**What you should do**
State, as a single number, how many lines in the data below contain "netlist".

**Data in this exercise**
• • •

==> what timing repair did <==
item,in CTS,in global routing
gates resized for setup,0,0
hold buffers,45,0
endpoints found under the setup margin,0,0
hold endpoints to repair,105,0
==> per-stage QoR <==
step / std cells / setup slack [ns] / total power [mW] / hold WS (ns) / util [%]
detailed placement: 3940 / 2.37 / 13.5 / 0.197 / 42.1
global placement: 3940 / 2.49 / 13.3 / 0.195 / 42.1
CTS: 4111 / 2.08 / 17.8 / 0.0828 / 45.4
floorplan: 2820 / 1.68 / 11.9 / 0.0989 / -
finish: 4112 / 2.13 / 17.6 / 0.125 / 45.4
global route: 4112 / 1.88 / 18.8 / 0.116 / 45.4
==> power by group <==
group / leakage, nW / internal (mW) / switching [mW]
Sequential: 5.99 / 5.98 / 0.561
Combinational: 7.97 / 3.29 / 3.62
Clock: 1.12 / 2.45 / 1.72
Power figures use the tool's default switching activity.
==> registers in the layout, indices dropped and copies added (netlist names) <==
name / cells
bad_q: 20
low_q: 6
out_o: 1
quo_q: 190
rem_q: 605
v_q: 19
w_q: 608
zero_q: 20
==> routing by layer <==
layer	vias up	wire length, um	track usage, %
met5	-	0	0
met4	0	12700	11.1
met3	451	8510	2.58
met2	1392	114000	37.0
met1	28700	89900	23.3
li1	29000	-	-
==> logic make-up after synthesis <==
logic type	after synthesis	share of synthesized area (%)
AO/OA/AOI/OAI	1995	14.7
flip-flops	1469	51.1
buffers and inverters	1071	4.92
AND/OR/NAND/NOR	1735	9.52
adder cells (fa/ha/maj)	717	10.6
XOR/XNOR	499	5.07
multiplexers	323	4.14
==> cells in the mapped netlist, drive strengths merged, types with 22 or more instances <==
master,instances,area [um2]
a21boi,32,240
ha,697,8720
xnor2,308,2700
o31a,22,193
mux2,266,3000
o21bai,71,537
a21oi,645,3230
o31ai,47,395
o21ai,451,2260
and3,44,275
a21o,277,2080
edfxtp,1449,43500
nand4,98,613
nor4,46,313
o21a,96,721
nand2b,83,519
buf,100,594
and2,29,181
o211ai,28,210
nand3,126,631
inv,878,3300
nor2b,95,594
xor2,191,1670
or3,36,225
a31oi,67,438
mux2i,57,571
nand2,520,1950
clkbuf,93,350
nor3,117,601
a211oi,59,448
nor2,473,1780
`config.mk`:
```
export PLATFORM = sky130hd
export DESIGN_NAME = agd_back
export DESIGN_NICKNAME = d
export VERILOG_FILES = /design/src/rtl/core/agd_pkg.sv /design/src/rtl/core/agd_back.sv
export SDC_FILE = /design/constraint.sdc
export NUM_CORES = 2
export LEC_CHECK = 0
export BUFFER_PORTS_ARGS = -buffer_cell sky130_fd_sc_hd__buf_2
export CORE_MARGIN = 10
export CORE_UTILIZATION = 35
export CTS_BUF_LIST = sky130_fd_sc_hd__clkbuf_4
export DETAILED_ROUTE_END_ITERATION = 8
export GPL_TIMING_DRIVEN = 0
export PLACE_DENSITY = 0.48
export SYNTH_ARGS = -nofsm -noshare
export SYNTH_HDL_FRONTEND = slang
export SYNTH_SLANG_ARGS = --single-unit
```
`constraint.sdc`:
```
create_clock -name clk_i -period 8.9 [get_ports clk_i]
set_input_delay 0.89 -clock clk_i [delete_from_list [all_inputs] [get_ports clk_i]]
set_output_delay 0.89 -clock clk_i [all_outputs]
set_load 0.05 [all_outputs]
```
`src/rtl/core/agd_pkg.sv`:
```
// Shared constants, types and the exponential table for the split Gaussian evaluator.
package agd_pkg;

  // Fixed-point format of registers, input and result.
  localparam int FRAC_BITS      = 16;
  // Fraction bits of the exponent fed to the exponential product chain.
  localparam int EXP_TABLE_BITS = 10;
  // Table entry that holds exp(-1).
  localparam int TAB_TOP        = 14;

  localparam int DATA_W    = 32;
  // Scaled distance u is below 8.0, so it has three integer bits.
  localparam int UQ_W      = FRAC_BITS + 3;
  // Dividend of the scaling division: distance shifted left by the fraction bits.
  localparam int SCALE_N_W = DATA_W + FRAC_BITS;
  // Half of u squared, with FRAC_BITS fraction bits.
  localparam int T_W       = 2 * UQ_W - (FRAC_BITS + 1);
  // Requantization shift from FRAC_BITS to EXP_TABLE_BITS fraction bits.
  localparam int SH        = FRAC_BITS - EXP_TABLE_BITS;
  localparam int TQ_W      = EXP_TABLE_BITS + 6;
  localparam int EXP_STEPS = EXP_TABLE_BITS + 5;
  localparam int ACC_W     = DATA_W + 1;
  localparam int SUM_W     = DATA_W + 1;
  localparam int NUM_W     = 2 * DATA_W;
  // Dividend of the area division after the common shift is taken out.
  localparam int AREA_N_W  = NUM_W - FRAC_BITS;

  // round(sqrt(2/pi) * 2^32)
  localparam logic [DATA_W-1:0] SQRT_2_OVER_PI = 32'd3426888095;

  // Configuration register indexes.
  typedef enum logic [1:0] {
    REG_AMPLITUDE   = 2'd0,
    REG_CENTER      = 2'd1,
    REG_WIDTH_ABOVE = 2'd2,
    REG_WIDTH_BELOW = 2'd3
  } cfg_idx_e;

  // Result of the front end: scaled distance and flags.
  typedef struct packed {
    logic            valid;
    logic            bad;
    logic            zero;
    logic [UQ_W-1:0] u;
  } agd_scaled_t;

  // Numerator of the area division.
  typedef struct packed {
    logic             valid;
    logic             bad;
    logic [NUM_W-1:0] num;
  } agd_num_t;

  // Final result before the output register.
  typedef struct packed {
    logic              valid;
    logic              bad;
    logic              sat;
    logic [DATA_W-1:0] q;
  } agd_result_t;

  // round(exp(-2^(k-14)) * 2^32) for k = 0 .. 18.
  function automatic logic [DATA_W-1:0] exp_neg_pow2(input int k);
    logic [DATA_W-1:0] c;
    unique case (k)
      0:       c = 32'd4294705160;
      1:       c = 32'd4294443040;
      2:       c = 32'd4293918848;
      3:       c = 32'd4292870656;
      4:       c = 32'd4290775039;
      5:       c = 32'd4286586875;
      6:       c = 32'd4278222805;
      7:       c = 32'd4261543595;
      8:       c = 32'd4228380000;
      9:       c = 32'd4162825044;
      10:      c = 32'd4034748382;
      11:      c = 32'd3790295335;
      12:      c = 32'd3344923893;
      13:      c = 32'd2605029347;
      14:      c = 32'd1580030169;
      15:      c = 32'd581260615;
      16:      c = 32'd78665070;
      17:      c = 32'd1440801;
      18:      c = 32'd483;
      default: c = '0;
    endcase
    return c;
  endfunction

endpackage

```
`src/rtl/core/agd_back.sv`:
```
// Back end: pipelined restoring division by the area, saturation and flags.
module agd_back (
  input  logic                  clk_i,
  input  logic                  rst_ni,
  input  logic                  adv_i,
  input  agd_pkg::agd_num_t     in_i,
  input  logic [32:0]           area_i,
  output agd_pkg::agd_result_t  out_o
);

  localparam int NW = agd_pkg::AREA_N_W;
  localparam int QW = agd_pkg::DATA_W;

  logic            v_q   [QW+1];
  logic            bad_q [QW+1];
  logic            sat_q [QW+1];
  logic [32:0]     rem_q [QW+1];
  logic [QW-1:0]   low_q [QW+1];
  logic [QW-1:0]   quo_q [QW+1];

  logic [NW-1:0]   n_d;

  assign n_d = in_i.num[agd_pkg::NUM_W-1:agd_pkg::FRAC_BITS];

  always_ff @(posedge clk_i or negedge rst_ni) begin
    if (!rst_ni) begin
      v_q[0] <= 1'b0;
    end else if (adv_i) begin
      v_q[0] <= in_i.valid;
    end
  end

  // The quotient overflows when the upper dividend part reaches the divisor.
  always_ff @(posedge clk_i) begin
    if (adv_i) begin
      bad_q[0] <= in_i.bad;
      sat_q[0] <= 33'(n_d[NW-1:QW]) >= area_i;
      rem_q[0] <= 33'(n_d[NW-1:QW]);
      low_q[0] <= n_d[QW-1:0];
      quo_q[0] <= '0;
    end
  end

  for (genvar s = 0; s < QW; s++) begin : g_div
    logic [33:0] trial;
    logic        take;

    assign trial = {rem_q[s], low_q[s][QW-1]};
    assign take  = trial >= {1'b0, area_i};

    always_ff @(posedge clk_i or negedge rst_ni) begin
      if (!rst_ni) begin
        v_q[s+1] <= 1'b0;
      end else if (adv_i) begin
        v_q[s+1] <= v_q[s];
      end
    end

    always_ff @(posedge clk_i) begin
      if (adv_i) begin
        rem_q[s+1] <= take ? 33'(trial - {1'b0, area_i}) : trial[32:0];
        low_q[s+1] <= {low_q[s][QW-2:0], 1'b0};
        quo_q[s+1] <= {quo_q[s][QW-2:0], take};
        bad_q[s+1] <= bad_q[s];
        sat_q[s+1] <= sat_q[s];
      end
    end
  end

  // A zero width wins over saturation.
  assign out_o.valid = v_q[QW];
  assign out_o.bad   = bad_q[QW];
  assign out_o.sat   = sat_q[QW] && !bad_q[QW];
  assign out_o.q     = bad_q[QW] ? '0 : (sat_q[QW] ? '1 : quo_q[QW]);

endmodule

```
==> metrics.md <==
| Metric | Value |
|---|---|
| Period utilisation layout | `58.15%` |
| Hold WS | `0.3094 ns` |
| DR vias | `94660` |
| R2r startpoint | `low_q[0][799]$_DFFE_PP_` |
| Data required time of the critical path | `10.09 ns` |
| Worst Skew | `0.09505 ns` |
| Leak | `57.69 nW` |
| Fin crit period | `5.175 ns` |
| Skew-Pair Late Insertion Delay | `1.56 ns` |
| CTS tree | `done` |
| CTS root buffer | `clkbuf_4` |
| Final setup TNS | `0 ns` |
| Pwr dens | `373.9 nW/um^2` |
| Vias in the first global route | `95390` |
| Die area | `395900 um^2` |
| Estimated wirelength of the detail-placed design | `270.2 mm` |
| Clock transition at the registers of the reported paths | `0.06 ns` |
| Hold Fails Final Rpt | `0` |
| Post-synth cell types | `103` |
| Final setup vio count | `0` |
| WP data arrival | `6.37 ns` |
| I/O pin count | `137` |
| Layout Nets | `13560` |
| Most frequent cells in the layout | `edfxtp_1, a21oi_1, ha_1` |
| Ys async rst share | `1.504%` |
| Nature of the critical path startpoint | `input pin` |
| Hold depth | `5` |
| DRC violations left | `0` |
| Antenna Nets Post-Route | `0` |
| # rows | `223` |
| Avg WL per Cell | `21.00 um` |
| Status | `finished, final reports clean` |
| Worst reg-to-reg setup slack | `3.88 ns` |
| Die Y | `629.2 um` |
| Placement Cell Area | `138200 um^2` |
| Die width | `629.2 um` |
| Synth top area cells | `edfxtp_1, ha_1, a21oi_1` |
| Input/output buffers | `120` |
| Maximum vdd drop | `145.3 uV` |
| Global Route Usage Sum | `18.09%` |
| Final Slew Violations | `0` |
| Crit Path Class | `in -> reg` |
| Synth Warn # | `0` |
| Register bit total from synthesis | `2194` |
| First-pass GRT wire length | `566.1 mm` |
| Vias per inst | `5.319` |
| Worst slew pin tran | `1.150 ns` |
| Worst hold start | `area_i[1]` |
| Worst flop-to-flop path endpoint | `rem_q[0][846]$_DFFE_PP_` |
| CP max stage delay | `0.55 ns` |
| Cell area after layout | `147600 um^2` |
| Routed WL | `373.8 mm` |
| Most frequent cell on the critical path | `a21oi_1` |
| Synth top area share | `49.96%` |
| Commonest non-fill, non-tap cell in the layout | `edfxtp_1` |
| Mapped Nets | `12620` |
| Avg Cell Area, Syn | `11.37 um^2` |
| Crit Path Max Fanout | `22` |
| 1st-pass router iterations | `8` |
| CP Capture Type | `flop` |
| Seq/Total Area, Yosys | `50.59%` |
| Dominant cell type by area after synthesis | `edfxtp_1` |
| RSZ-0062 raised after global routing | `no` |
| Fmax | `193.2 MHz` |
| GR Overflow Total | `0` |
| Post-CTS Setup Bufs | `0` |
| 1st-iter DRT viols | `7243` |
| Initial Util | `35.16%` |
| Pin count of the biggest net entering global routing | `173` |
| Worst Hold Path EP | `rem_q[0][67]$_DFFE_PP_` |
| Slew headroom | `22.82%` |
| Filler Cell Count | `35970` |
| Share of layout cells above drive strength 1 | `14.77%` |
| TritonCTS buffer count | `647` |
| Initial antenna violation count | `23` |
| Area added between synthesis and finish | `13.67%` |
| CP max stage cell | `a311oi_1` |
| Post-synth EDFFs | `2161` |
| RD Place Congestion | `0.8868` |
| Worst hold path type | `in -> reg` |
| Core box area | `369400 um^2` |
| Crit-path cells | `dlygate4sd3_1, buf_4, buf_16, ha_1, inv_1, fa_1, a21o_1, a21oi_1, o211ai_1, a311oi_1, o21ai_0, a21oi_1, o21ai_0, a31o_2, clkbuf_1, clkbuf_1, nor2_1, a21oi_1` |
| Synthesized area | `129900 um^2` |
| Max H-tree Level | `6` |
| Clock sink count | `2194` |
| Max-cap viol count | `0` |
| Syn Inst Count | `11430` |
| Worst r2r path cells | `16` |
| Clk buf depth | `4` |
| Main synth FF type | `edfxtp_1` |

• • •

**Response area**
2